Kansas ranchers have been busy all spring and summer making repairs after wildfires swept through the state in early March. Since March 17, the Kansas Department of Revenue has received more than 155 sales tax exemption requests from ranchers to help rebuild the thousands of miles of burned and damaged fence.
Those exemptions cover about $14.7 million in expenses for fencing, such as clips, posts and wire. The exemptions result in $955,500 in sales tax not received by the state, according to the revenue department.
The state also received 49 fence refunds on purchases made before the tax break was sought, worth $33,159.

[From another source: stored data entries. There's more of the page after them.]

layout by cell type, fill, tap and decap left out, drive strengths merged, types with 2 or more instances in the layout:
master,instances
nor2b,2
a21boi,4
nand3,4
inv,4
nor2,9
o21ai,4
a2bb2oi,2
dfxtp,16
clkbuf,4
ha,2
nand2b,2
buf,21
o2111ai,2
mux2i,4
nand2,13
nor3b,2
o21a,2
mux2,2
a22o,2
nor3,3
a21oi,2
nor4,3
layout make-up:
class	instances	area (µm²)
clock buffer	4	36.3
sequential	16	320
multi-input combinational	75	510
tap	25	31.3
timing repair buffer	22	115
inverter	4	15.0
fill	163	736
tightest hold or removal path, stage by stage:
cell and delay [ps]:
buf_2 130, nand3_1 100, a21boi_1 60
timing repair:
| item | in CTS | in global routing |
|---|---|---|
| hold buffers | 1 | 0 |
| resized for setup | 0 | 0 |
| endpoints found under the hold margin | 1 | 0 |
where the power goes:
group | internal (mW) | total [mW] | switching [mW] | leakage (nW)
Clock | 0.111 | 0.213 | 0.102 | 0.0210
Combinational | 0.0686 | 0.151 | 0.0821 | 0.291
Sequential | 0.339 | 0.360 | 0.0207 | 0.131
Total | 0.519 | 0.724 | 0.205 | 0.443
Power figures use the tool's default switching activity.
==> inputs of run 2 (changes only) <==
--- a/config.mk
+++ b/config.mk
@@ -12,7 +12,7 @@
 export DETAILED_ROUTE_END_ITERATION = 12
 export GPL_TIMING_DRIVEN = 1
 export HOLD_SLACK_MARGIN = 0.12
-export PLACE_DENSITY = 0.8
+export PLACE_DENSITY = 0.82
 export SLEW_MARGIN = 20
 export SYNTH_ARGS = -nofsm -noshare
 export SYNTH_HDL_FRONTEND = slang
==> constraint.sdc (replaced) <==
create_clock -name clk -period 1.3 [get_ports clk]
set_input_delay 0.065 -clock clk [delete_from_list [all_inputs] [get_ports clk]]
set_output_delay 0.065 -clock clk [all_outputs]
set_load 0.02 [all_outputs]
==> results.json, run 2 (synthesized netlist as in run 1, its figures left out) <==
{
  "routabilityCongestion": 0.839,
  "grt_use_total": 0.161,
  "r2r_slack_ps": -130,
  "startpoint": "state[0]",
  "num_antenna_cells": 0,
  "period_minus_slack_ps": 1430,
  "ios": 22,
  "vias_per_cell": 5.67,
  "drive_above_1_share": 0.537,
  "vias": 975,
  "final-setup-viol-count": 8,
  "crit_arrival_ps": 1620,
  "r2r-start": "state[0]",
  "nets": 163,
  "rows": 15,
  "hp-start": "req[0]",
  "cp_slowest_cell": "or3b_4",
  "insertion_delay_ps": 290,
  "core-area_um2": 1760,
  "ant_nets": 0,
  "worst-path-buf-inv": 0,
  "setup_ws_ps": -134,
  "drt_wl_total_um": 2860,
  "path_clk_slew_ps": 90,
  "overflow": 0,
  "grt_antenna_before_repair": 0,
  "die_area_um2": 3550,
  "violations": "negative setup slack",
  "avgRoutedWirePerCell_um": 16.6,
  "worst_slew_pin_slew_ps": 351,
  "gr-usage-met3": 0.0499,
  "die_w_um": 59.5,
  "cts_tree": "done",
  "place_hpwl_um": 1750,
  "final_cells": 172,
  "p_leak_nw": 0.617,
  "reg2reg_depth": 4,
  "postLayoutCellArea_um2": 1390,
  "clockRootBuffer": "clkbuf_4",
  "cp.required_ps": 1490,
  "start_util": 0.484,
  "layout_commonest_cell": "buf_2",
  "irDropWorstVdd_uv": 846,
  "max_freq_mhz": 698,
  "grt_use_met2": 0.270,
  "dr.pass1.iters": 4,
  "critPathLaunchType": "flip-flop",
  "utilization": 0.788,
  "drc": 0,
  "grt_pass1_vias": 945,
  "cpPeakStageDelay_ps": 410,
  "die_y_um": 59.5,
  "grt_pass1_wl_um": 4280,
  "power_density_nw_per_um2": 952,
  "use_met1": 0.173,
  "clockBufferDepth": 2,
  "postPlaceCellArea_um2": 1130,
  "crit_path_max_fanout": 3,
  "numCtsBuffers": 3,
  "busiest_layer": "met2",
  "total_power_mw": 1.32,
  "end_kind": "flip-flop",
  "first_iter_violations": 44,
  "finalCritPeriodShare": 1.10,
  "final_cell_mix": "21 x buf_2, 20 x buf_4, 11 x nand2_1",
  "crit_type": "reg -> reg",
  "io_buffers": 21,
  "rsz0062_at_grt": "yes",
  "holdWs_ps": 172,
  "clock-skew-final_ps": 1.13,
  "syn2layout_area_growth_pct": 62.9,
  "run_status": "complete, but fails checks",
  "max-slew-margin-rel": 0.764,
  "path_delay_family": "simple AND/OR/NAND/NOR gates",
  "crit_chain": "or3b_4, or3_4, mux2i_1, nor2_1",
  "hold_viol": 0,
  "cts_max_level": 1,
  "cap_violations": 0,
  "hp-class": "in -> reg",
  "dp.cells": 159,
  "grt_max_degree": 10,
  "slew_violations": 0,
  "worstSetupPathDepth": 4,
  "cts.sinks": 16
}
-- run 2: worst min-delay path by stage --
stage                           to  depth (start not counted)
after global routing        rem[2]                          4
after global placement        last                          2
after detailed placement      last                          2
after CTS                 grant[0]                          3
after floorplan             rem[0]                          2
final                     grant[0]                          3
### src/rtl/irq_pkg.sv
// Shared constants and FSM state type for the interrupt pending latch.
// N channels, ID_W-bit acknowledge index, default synchroniser depth.
package irq_pkg;

    localparam int N           = 8;
    localparam int ID_W        = 3;
    localparam int SYNC_STAGES = 2;

    typedef enum logic {
        ST_IDLE   = 1'b0,
        ST_SETTLE = 1'b1
    } ack_state_t;

endpackage

### src/rtl/bit_sync.sv
// Single-bit STAGES-deep flop chain for an asynchronous input.
// Ports: clk, rst_n (async active-low), d (raw), q (synchronised).
module bit_sync #(
    parameter int STAGES = 2
) (
    input  logic clk,
    input  logic rst_n,
    input  logic d,
    output logic q
);

    logic [STAGES-1:0] chain;

    always_ff @(posedge clk or negedge rst_n) begin
        if (!rst_n) begin
            chain <= '0;
        end else begin
            chain <= {chain[STAGES-2:0], d};
        end
    end

    assign q = chain[STAGES-1];

endmodule

### src/rtl/irq_pending_latch.sv
// Synchronises N request lines, latches rising edges as pending bits,
// masks them toward the priority encoder and clears them on acknowledge.
// Ports: clk, rst_n, req_in, mask_wr/mask_in, pend_o, irq_o,
//        ack_valid/ack_id/ack_ready handshake, ack_err_o pulse.
// Optional: define IRQ_OVERRUN_EN to add the sticky overrun_o flags.
module irq_pending_latch
    import irq_pkg::*;
#(
    parameter int STAGES = SYNC_STAGES
) (
    input  logic            clk,
    input  logic            rst_n,
    input  logic [N-1:0]    req_in,
    input  logic            mask_wr,
    input  logic [N-1:0]    mask_in,
    output logic [N-1:0]    pend_o,
    output logic            irq_o,
    input  logic            ack_valid,
    input  logic [ID_W-1:0] ack_id,
    output logic            ack_ready,
    output logic            ack_err_o
`ifdef IRQ_OVERRUN_EN
   ,output logic [N-1:0]    overrun_o
`endif
);

    localparam logic [ID_W:0] N_LIM = (ID_W+1)'(N);

    logic [N-1:0] sync_out;
    logic [N-1:0] sync_prev;
    logic [N-1:0] rise;
    logic [N-1:0] pending;
    logic [N-1:0] pending_d;
    logic [N-1:0] mask;
    logic [N-1:0] clr;
    logic [STAGES:0] warm;
    logic            accept;
    logic            id_ok;
    logic            hit;

    ack_state_t state;
    ack_state_t state_d;

    for (genvar g = 0; g < N; g++) begin : g_sync
        bit_sync #(
            .STAGES (STAGES)
        ) u_sync (
            .clk   (clk),
            .rst_n (rst_n),
            .d     (req_in[g]),
            .q     (sync_out[g])
        );
    end

    // The chain and history flops leave reset at 0, so a line already
    // high at release would look like a rising edge. Edges are ignored
    // until the history flop holds a real sample of the line.
    assign rise = warm[STAGES] ? (sync_out & ~sync_prev) : '0;

    assign id_ok  = {1'b0, ack_id} < N_LIM;
    assign hit    = id_ok && pending[ack_id];
    assign accept = ack_valid && ack_ready;
    assign clr    = (accept && id_ok) ? (N'(1) << ack_id) : '0;

    // New edge is OR-ed in after the clear so a same-cycle edge wins.
    assign pending_d = (pending & ~clr) | rise;

    always_comb begin
        state_d   = state;
        ack_ready = 1'b0;
        unique case (state)
            ST_IDLE: begin
                ack_ready = 1'b1;
                if (ack_valid) begin
                    state_d = ST_SETTLE;
                end
            end
            ST_SETTLE: begin
                state_d = ST_IDLE;
            end
            default: begin
                state_d = ST_IDLE;
            end
        endcase
    end

    always_ff @(posedge clk or negedge rst_n) begin
        if (!rst_n) begin
            state     <= ST_IDLE;
            sync_prev <= '0;
            pending   <= '0;
            mask      <= '1;
            warm      <= '0;
            ack_err_o <= 1'b0;
        end else begin
            state     <= state_d;
            sync_prev <= sync_out;
            pending   <= pending_d;
            warm      <= {warm[STAGES-1:0], 1'b1};
            ack_err_o <= accept && !hit;
            if (mask_wr) begin
                mask <= mask_in;
            end
        end
    end

    assign pend_o = pending & mask;
    assign irq_o  = |pend_o;

`ifdef IRQ_OVERRUN_EN
    logic [N-1:0] overrun;

    always_ff @(posedge clk or negedge rst_n) begin
        if (!rst_n) begin
            overrun <= '0;
        end else begin
            overrun <= (overrun & ~clr) | (rise & pending);
        end
    end

    assign overrun_o = overrun;
`endif

endmodule

### config.mk
export PLATFORM = sky130hd
export DESIGN_NAME = irq_pending_latch
export DESIGN_NICKNAME = d
export VERILOG_FILES = /design/src/rtl/irq_pkg.sv /design/src/rtl/bit_sync.sv /design/src/rtl/irq_pending_latch.sv
export SDC_FILE = /design/constraint.sdc
export NUM_CORES = 1
export LEC_CHECK = 0
export BUFFER_PORTS_ARGS = -buffer_cell sky130_fd_sc_hd__buf_2
export CORE_UTILIZATION = 52
export DETAILED_ROUTE_END_ITERATION = 6
export GPL_ROUTABILITY_DRIVEN = 0
export PLACE_DENSITY = 0.82
export RECOVER_POWER = 25
export SETUP_SLACK_MARGIN = 0.5
export SYNTH_ARGS = -nofsm -noshare
export SYNTH_HDL_FRONTEND = slang
export SYNTH_SLANG_ARGS = --single-unit
### constraint.sdc
create_clock -name clk -period 2.1 [get_ports clk]
set_clock_uncertainty 0.1 [all_clocks]
set_input_delay 0.105 -clock clk [delete_from_list [all_inputs] [get_ports clk]]
set_output_delay 0.105 -clock clk [all_outputs]
set_load 0.01 [all_outputs]
## Yosys cells after proc, flatten, opt, wreduce, memory -nomap -nowiden

Cells that the tools add are included.

| storage, ports and cells | value |
|---|---|
| register bits after elaboration | 45 |
| bits of input ports | 23 |
| output and inout port bits | 11 |
| logic and storage cells | 34 |

| cells by class | value |
|---|---|
| $lt $le $gt $ge | 1 |
| shift operators | 1 |
| multiplexer cells | 7 |
| bitwise operators | 7 |
| reductions and logical operators | 4 |

Operators by type and width:

| cell | number |
|---|---|
| $and A8 B8 Y8 | 3 |
| $mux W8 | 2 |
| $not A8 Y8 | 2 |
| $or A8 B8 Y8 | 1 |
| $reduce_or A8 Y1 | 1 |
| $shl A1 B3 Y8 const A | 1 |
| $lt A3 B4 Y1 const B | 1 |
| $bmux W1 S3 | 1 |
| $mux W1 | 3 |
| $logic_and A1 B1 Y1 | 2 |
| $pmux W1 S2 | 1 |
| $logic_not A1 Y1 | 1 |
| $not A1 Y1 | 1 |

## Longest topological paths before layout

Gate-level depths: netlist (run 1).

| logic depth | value |
|---|---|
| depth in word-level cells | 6 |
| depth in mapped cells | 3 |
| mapped depth without buffers | 3 |

## Cells and area by module

Synthesis (run 1) repeated with hierarchy kept, for this count alone.

| second synthesis, totals | value |
|---|---|
| cells, all modules | 101 |
| area total of the unflattened synthesis | 1541.5 µm² |

By module, submodules not included:

| module | times used | cells an instance | area each (µm²) | sequential area each (µm²) |
|---|---|---|---|---|
| irq_pending_latch | 1 | 85 | 1141.1 | 735.7 |
| bit_sync | 8 | 2 | 50.0 | 50.0 |

## Least setup slack after synthesis (run 1)

No wires, ideal clock.

| timing path | value |
|---|---|
| kind | register to output |
| start | register pending[5] |
| end | output port irq_o |
| arrival | 1541 ps |
| path slack | 354 ps |
| cell stages (with the launch flop) | 4 |
| cells stage by stage | dfrtp_1 -> and2_1 -> or4_1 -> or4_1 |

| on the way | value |
|---|---|
| longest elaborated chain between the ends | 2 |

RTL lines:

| what | RTL line | source |
|---|---|---|
| start: declaration | irq_pending_latch.sv:32 | `logic [N-1:0] pending;` |
| start signal: assignment | irq_pending_latch.sv:98 | `pending <= pending_d;` |
| $and A8 B8 Y8 | irq_pending_latch.sv:107 | `assign pend_o = pending & mask;` |
| net pend_o[5] | irq_pending_latch.sv:16 | `output logic [N-1:0] pend_o,` |
| $reduce_or A8 Y1 | irq_pending_latch.sv:108 | `assign irq_o = \|pend_o;` |
| end: declaration | irq_pending_latch.sv:17 | `output logic irq_o,` |

The timed path passes the listed nets, and every way through them passes these cells.

## Final worst setup path (run 1)

| timing path | value |
|---|---|
| start | register pending[5] |
| end | output port irq_o |

| on the way | value |
|---|---|
| longest elaborated chain between the ends | 2 |

RTL lines:

| what | RTL line |
|---|---|
| $and A8 B8 Y8 | irq_pending_latch.sv:107 |
| $reduce_or A8 Y1 | irq_pending_latch.sv:108 |

No other way between the ends.

==> results of run 1 <==
==> repair_timing <==
item | in CTS | in global routing
hold buffers | 21 | 0
gates resized for setup | 1 | 1
endpoints found under the setup margin | 1 | 1
hold endpoints to repair | 57 | 0
setup buffers | 1 | 0
==> cell usage after synthesis <==
| cell | instances | area, um^2 |
|---|---|---|
| dfrtp_1 | 37 | 925.9 |
| nand2_1 | 9 | 33.78 |
| dfstp_2 | 8 | 210.2 |
| mux2_2 | 8 | 90.09 |
| nand3b_1 | 8 | 60.06 |
| and2_1 | 7 | 43.79 |
| o21ai_0 | 7 | 35.03 |
| inv_1 | 4 | 15.01 |
| clkbuf_1 | 2 | 7.510 |
| nand2b_1 | 2 | 12.51 |
| o31ai_1 | 2 | 15.01 |
| or4_1 | 2 | 15.01 |
| and2_4 | 1 | 8.760 |
| conb_1 | 1 | 3.750 |
| mux4_2 | 1 | 22.52 |
| nor2_1 | 1 | 3.750 |
| nor2b_1 | 1 | 6.260 |
| o22ai_1 | 1 | 6.260 |
| o2bb2ai_1 | 1 | 8.760 |
| o32ai_1 | 1 | 8.760 |
| or2_2 | 1 | 6.260 |
| or3b_2 | 1 | 8.760 |
==> registers in the layout (all words and copies together), names as in the netlist <==
signal,flops
mask,8
ack_err_o,1
state,1
warm,3
pending,8
g_sync.u_sync.chain,16
sync_prev,8
==> final cells by class <==
type                       count  area, um^2  area share [%]
sequential                    45        1136           55.47
multi-input combinational     55       399.1           19.49
timing repair buffer          55       389.1           19.00
clock buffer                   7       65.06           3.177
tap                           31       38.79           1.894
inverter                       4       15.01          0.7330
clock inverter                 1       5.005          0.2443
==> path summary, 6_finish.rpt <==
| path | cells after the start | slack [ps] | endpoint | startpoint |
|---|---|---|---|---|
| hold reg to reg | 0 | 260 | g_sync[2].u_sync.chain[1] | g_sync[2].u_sync.chain[0] |
| hold / removal | 2 | 40 | mask[1] | mask_wr |
| setup reg to reg | 3 | 630 | pending[0] | state |
| setup / recovery | 4 | -80 | irq_o | pending[5] |
| min in group asynchronous | 2 | 320 | sync_prev[6] | rst_n |
| max in group asynchronous | 2 | 1020 | pending[1] | rst_n |
==> power by group <==
part	switching, W	internal (W)	total [W]
registers	0.0000358	0.000944	0.000979
clock network	0.000249	0.000194	0.000443
logic	0.0000964	0.000121	0.000218
total	0.000381	0.00126	0.00164
==> stage by stage <==
stage               setup WS [ps]  util [%]
floorplan                   454.1         -
global placement            331.5     62.93
detailed placement          301.6     62.93
CTS                        -95.85     73.50
global route               -143.0     73.64
finish                     -76.15     73.64
==> per-layer routing <==
layer	track usage, %	routed length, um	up-vias
met1	20.42	1005	462
met4	6.272	41	0
li1	-	-	479
met2	33.45	1335	38
met5	0	0	-
met3	7.143	164	4
==> kinds of logic (layout without fill, tap and decap cells) <==
logic type | after synthesis | count (layout) | synth area share, %
other | 1 | 1 | 0.2423
buffers and inverters | 6 | 67 | 1.455
multiplexers | 9 | 9 | 7.276
AO/OA/AOI/OAI | 12 | 12 | 4.770
AND/OR/NAND/NOR | 33 | 33 | 12.85
flip-flops | 45 | 45 | 73.40
==> worst max-delay path, cell delays in order, from the launching register on <==
cell and delay, ps:
dfrtp_1 420, and2_4 150, or4_4 500, or4_4 420, buf_6 130
==> results.json, run 1 <==
{
  "dieHeight_um": 56.56,
  "core_mm2": 0.002781,
  "htreeDepth": 2,
  "num_io_pins": 34,
  "synth_cell_types": 22,
  "syn_to_final_growth_pct": 32.34,
  "finalCriticalPeriod_ps": 2176,
  "placed_area_mm2": 0.001750,
  "io_buffers": 33,
  "synth_seq_cells": 45,
  "worst_slew_pin_slew_ps": 918.0,
  "syn_avg_cell_area_um2": 14.60,
  "syn_inst": 106,
  "syn_area_mm2": 0.001548,
  "fin_cells": 198,
  "antenna_found_initial": 0,
  "ir_drop_mv": 0.8407,
  "drt_first_pass_iters": 4,
  "clkTransAtPathRegs_ps": 110,
  "total_power_w": 0.001641,
  "start_kind": "flip-flop",
  "route.detailed.drc": 0,
  "drt.antenna.violating_nets": 0,
  "crit_required_ps": 1890,
  "grt_pass1_wl_mm": 4.347,
  "grt_max_degree": 46,
  "setup_viol": 1,
  "status": "finished with violations",
  "leakagePower_nw": 0.9340,
  "cts_buffers": 5,
  "finalCritPeriodShare_pct": 103.6,
  "seq_area_frac_synth_pct": 73.40,
  "crit_type": "flip-flop to primary output",
  "num-fill-cells": 169,
  "drtIter0Drc": 37,
  "maxSlewHeadroom_pct": 38.80,
  "antenna_cells": 0,
  "cts_tree": "built",
  "cp_max_fo": 3,
  "slew_violations": 0,
  "final_layout_size_suffix_gt1_share_pct": 38.92,
  "hold_viol": 0,
  "grt_usage_pct": 18.80,
  "synth_nets": 129,
  "start_util_pct": 55.65,
  "die_area_mm2": 0.003198,
  "final_common_cell": "dfrtp_1",
  "rsz0062_at_grt": "true",
  "vias_per_cell": 4.965,
  "num_rows": 19,
  "cp.arrival_ps": 1970,
  "cp-end-kind": "primary output",
  "clk_latency_ps": 350,
  "drv_cap": 0,
  "violations": "negative setup slack",
  "grt_pass1_vias": 1023,
  "final_cell_mix": "dfrtp_1, buf_2, dlygate4sd3_1",
  "power_density_mw_per_mm2": 801.1,
  "cts-root-buf": "clkbuf_4",
  "place_inst": 168,
  "dp_hpwl_mm": 1.725,
  "die_x_um": 56.56,
  "design_area_mm2": 0.002048,
  "vias": 983,
  "min_path_type": "input pin to flip-flop",
  "cts_buffer_depth": 2,
  "setup_ws_ps": -76.15,
  "routedWlPerCell_um": 12.86,
  "clock-sinks": 45,
  "wl_mm": 2.546,
  "gr-total-overflow": 0,
  "whs_ps": 40.73,
  "yosysWarnings": 0,
  "nets": 189,
  "fmax_mhz": 459.5,
  "setup_tns_ps": -76.15
}
Power figures use the tool's default switching activity.
==> run 2: changes to the inputs <==
--- a/config.mk
+++ b/config.mk
@@ -5,6 +5,7 @@
 export SDC_FILE = /design/constraint.sdc
 export NUM_CORES = 1
 export LEC_CHECK = 0
+export ABC_AREA = 1
 export BUFFER_PORTS_ARGS = -buffer_cell sky130_fd_sc_hd__buf_2
 export CORE_UTILIZATION = 52
 export DETAILED_ROUTE_END_ITERATION = 6
==> run 2 against run 1 <==
Effect of this change: the flow finishes with violations (design-rule violations); cell area increased by 4.1%; power up 13%; maximum frequency up 42%; largest power group unchanged; highest routed layer unchanged.
==> results.json, run 2 <==
{
  "yosysTopAreaCell": "dfrtp_1",
  "synth-compound-area-share_pct": 2.542,
  "async_flop_share_pct": 100.0,
  "synthAdderAreaFrac_pct": 0,
  "crit_type": "flip-flop to primary output",
  "yosysWarnings": 0,
  "place_ws_ps": 908.8,
  "synth.area.top_cells": "dfrtp_1, dfstp_2, nand2_1",
  "dieHeight_um": 57.04,
  "synth_top_family_by_area": "simple AND/OR/NAND/NOR gates",
  "final_cell_mix": "dfrtp_1, nand2_1, buf_2",
  "multi_input_area_um2": 387.9,
  "drt_first_pass_iters": 6,
  "num-fill-cells": 182,
  "syn_inst": 131,
  "reg2reg_slack_ps": 870,
  "die_x_um": 57.04,
  "ys_top_cells_by_count": "nand2_1, dfrtp_1, inv_1",
  "netlist.area_leader.share_pct": 58.78,
  "worst_slew_pin_slew_ps": 870.4,
  "drtIter0Drc": 56,
  "syn_avg_cell_area_um2": 12.02,
  "critical_path.top_delay_family": "simple AND/OR/NAND/NOR gates",
  "final_common_cell": "dfrtp_1",
  "htreeDepth": 2,
  "status": "finished with violations",
  "crit_path_cell_trace": "nand2_2, nand4_1, or2_4, buf_6",
  "cts-root-buf": "clkbuf_4",
  "crit_buf_inv": 1,
  "hold_viol": 0,
  "cp_max_fo": 3,
  "synth_edf_count": 0,
  "violations": "design-rule violations",
  "route.detailed.drc": 12,
  "yosysMostFrequentCell": "nand2_1",
  "wl_mm": 3.029,
  "ir_drop_mv": 0.7039,
  "routedWlPerCell_um": 13.34,
  "finalCriticalPeriod_ps": 1535,
  "io_buffers": 33,
  "grt_usage_pct": 20.05,
  "power_density_mw_per_mm2": 869.5,
  "clk_latency_ps": 340,
  "synth_cell_types": 15,
  "vias_per_cell": 5.181,
  "dp_hpwl_mm": 1.947,
  "synth_nets": 154,
  "antenna_cells": 0,
  "num_rows": 19,
  "min_path_type": "input pin to flip-flop",
  "ys.flop_type": "dfrtp_1",
  "grt_pass1_vias": 1234,
  "grt_max_degree": 43,
  "clock-sinks": 45,
  "crit_required_ps": 1890,
  "drv_cap": 0,
  "nets": 218,
  "drt.antenna.violating_nets": 0,
  "start_util_pct": 56.16,
  "leakagePower_nw": 1.065,
  "cpPeakStageDelay_ps": 430,
  "top_register": "g_sync.u_sync.chain",
  "cpMaxStageDelayCell": "dfrtp_1",
  "synthMuxAreaShare_pct": 5.719,
  "fmax_mhz": 651.6,
  "seq_area_frac_synth_pct": 72.12,
  "finalCritPeriodShare_pct": 73.09,
  "antenna_found_initial": 0,
  "vias": 1176,
  "setup_tns_ps": 0,
  "syn_to_final_growth_pct": 35.35,
  "cp-end-kind": "primary output",
  "setup_viol": 0,
  "syn_area_mm2": 0.001575,
  "gr-total-overflow": 0,
  "start_kind": "flip-flop",
  "seqCellArea_mm2": 0.001136,
  "largest_reg_flops": 16,
  "cp.arrival_ps": 1330,
  "slew_violations": 0,
  "grt_pass1_wl_mm": 4.802,
  "num_io_pins": 34,
  "synth-xor-area-share_pct": 0,
  "cts_tree": "built",
  "yosys.area_share.simple_pct": 15.49,
  "rsz0062_at_grt": "false",
  "final_layout_size_suffix_gt1_share_pct": 35.71,
  "die_area_mm2": 0.003254,
  "synth_seq_cells": 45,
  "clkTransAtPathRegs_ps": 130,
  "maxSlewHeadroom_pct": 41.98,
  "core_mm2": 0.002805,
  "cts_buffer_depth": 2,
  "setup_ws_ps": 565.2,
  "cts_buffers": 5
}
run 2: layout make-up:
cell class | count | share of cell area [%]
inverter | 14 | 2.465
clock inverter | 3 | 3.052
clock buffer | 5 | 1.761
tap | 31 | 1.819
multi-input combinational | 70 | 18.19
sequential | 45 | 53.29
timing repair buffer | 59 | 19.42
run 2: per-layer routing:
metal / routed length [um] / GRT usage, %
met5: 0 / 0
met4: 36 / 8.014
met3: 214 / 7.029
met2: 1660 / 39.33
met1: 1118 / 18.43
run 2: where the power goes:
group	switching [W]	leakage, nW	total, W	internal [W]
combinational	0.000123	0.505	0.000246	0.000123
sequential	0.0000383	0.505	0.000982	0.000944
clock	0.000257	0.0552	0.000625	0.000369
total	0.000418	1.07	0.00185	0.00144
run 2: kinds of logic after synthesis:
logic type / count (synthesis)
simple gates: 53
flops: 45
buf+inv: 16
compound gates: 8
mux: 8
other cells: 1
run 2: what timing repair did:
item / in CTS / in global routing
hold buffers: 19 / 0
buffers inserted: 0 / 6
setup endpoints to repair: 0 / 1
endpoints found under the hold margin: 55 / 0
gates resized for setup: 0 / 5
run 2: final timing paths:
kind / cells past startpoint / endpoint / startpoint
setup / recovery: 4 / irq_o / pending[5]
min in group asynchronous: 2 / ack_err_o / rst_n
setup reg to reg: 4 / pending[4] / state
max in group asynchronous: 3 / mask[0] / rst_n
hold reg to reg: 0 / g_sync[7].u_sync.chain[1] / g_sync[7].u_sync.chain[0]
hold / removal: 2 / mask[5] / mask_wr
run 2: metrics by stage:
step                      hold WS (ps)  total power (W)  cell area (um^2)  instances  utilization, %
after floorplan                 -290.6         0.001088              1575        131               -
after global routing             55.38         0.001940              2132        227           76.00
after global placement           112.5         0.001167              1778        194           63.38
after detailed placement         114.3         0.001182              1778        194           63.38
after CTS                        44.71         0.001834              2071        221           73.82
final                            56.49         0.001854              2132        227           76.00
==> run 3: changes to the inputs <==
--- a/config.mk
+++ b/config.mk
@@ -5,12 +5,12 @@
 export SDC_FILE = /design/constraint.sdc
 export NUM_CORES = 1
 export LEC_CHECK = 0
-export ABC_AREA = 1
+export ABC_AREA = 0
 export BUFFER_PORTS_ARGS = -buffer_cell sky130_fd_sc_hd__buf_2
-export CORE_UTILIZATION = 52
+export CORE_UTILIZATION = 47
 export DETAILED_ROUTE_END_ITERATION = 6
 export GPL_ROUTABILITY_DRIVEN = 0
-export PLACE_DENSITY = 0.82
+export PLACE_DENSITY = 0.78
 export RECOVER_POWER = 25
 export SETUP_SLACK_MARGIN = 0.5
 export SYNTH_ARGS = -nofsm -noshare
==> constraint.sdc (replaced) <==
create_clock -name clk -period 1.3 [get_ports clk]
set_clock_uncertainty 0.1 [all_clocks]
set_input_delay 0.065 -clock clk [delete_from_list [all_inputs] [get_ports clk]]
set_output_delay 0.065 -clock clk [all_outputs]
set_load 0.01 [all_outputs]
==> run 3 against run 2 <==
Effect of this change: critical path depth unchanged; cell area increased by 5.3%; power increased by 49%; non-clock buffer count increased by 2; clock power increased by 5.9%; register-to-register slack got worse by 910 ps; routed wire length decreased by 7.1%; final cell count decreased by 4.4%; flip-flop and latch count unchanged; the flow finishes with violations (negative hold slack, negative setup slack); hold slack got worse by 200 ps; worst setup slack got worse by 1400 ps; die area increased by 8.4%; largest power group unchanged.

In March, Gov. Sam Brownback signed fast-tracked legislation to help farmers and ranchers repair or construct fencing on rural property after both the wildfires that struck Kansas in 2016 and 2017.
The state offered a sales tax rebate in 2016 for those affected by wildfires in Barber and Comanche counties. Nine exemptions were filed in 2016. To make the sales tax break more user-friendly, the Legislature this year allowed people to apply for a sales tax exemption certificate to use at the point of sale, as an alternative to the rebate.
Also, this year’s legislation allows those still recovering from the 2016 fires to continue to qualify for a sales tax exemption.
All told, Kansas had more than 711,000 acres burned in early March because of dry conditions, strong winds and low humidity, according to the Kansas Division of Emergency Management.
The majority of the losses, however, occurred in the Starbuck fire that spread across southwestern Kansas - with losses in Clark County totaling more than $44.6 million, said Millie Fudge, the county’s emergency preparedness coordinator.
The fire began in Beaver County, Oklahoma, on March 6 and burned 662,687 acres in Kansas and Oklahoma. More than 500,000 acres burned in Clark, Comanche and Meade counties - making the Starbuck fire the largest in Kansas history - surpassing last year’s Anderson Creek fire, where nearly 400,000 acres burned.
Clark County had 425,000 acres burned.
Fudge said her loss estimate includes the $41 million in fencing, as well 21 occupied homes worth $1.28 million, $1.3 million in damaged electrical poles and wires, as well as nine vacant homes, appraised at $71,000.
Fencing has been one of the major time-consuming hurdles. Clark County Rancher Greg Gardiner said in mid-July his family lost 260 miles of fence. At that time, they had rebuilt 60 miles - about 5 miles a week.
“There are a lot of fences that haven’t been fixed,” Fudge said. “Who knows when it will all get done.”
Her numbers don’t include the value of cattle lost - somewhere between 5,000 and 9,000 head, locals estimate. For many ranchers, it also meant the loss of an unborn calf.
The Kansas Farm Service Agency so far has issued more than $1.2 million in Livestock Indemnity Payments for about 3,100 head of cattle and 100 sheep lost in the fires.
The LIP program pays up to $125,000 for cattle losses.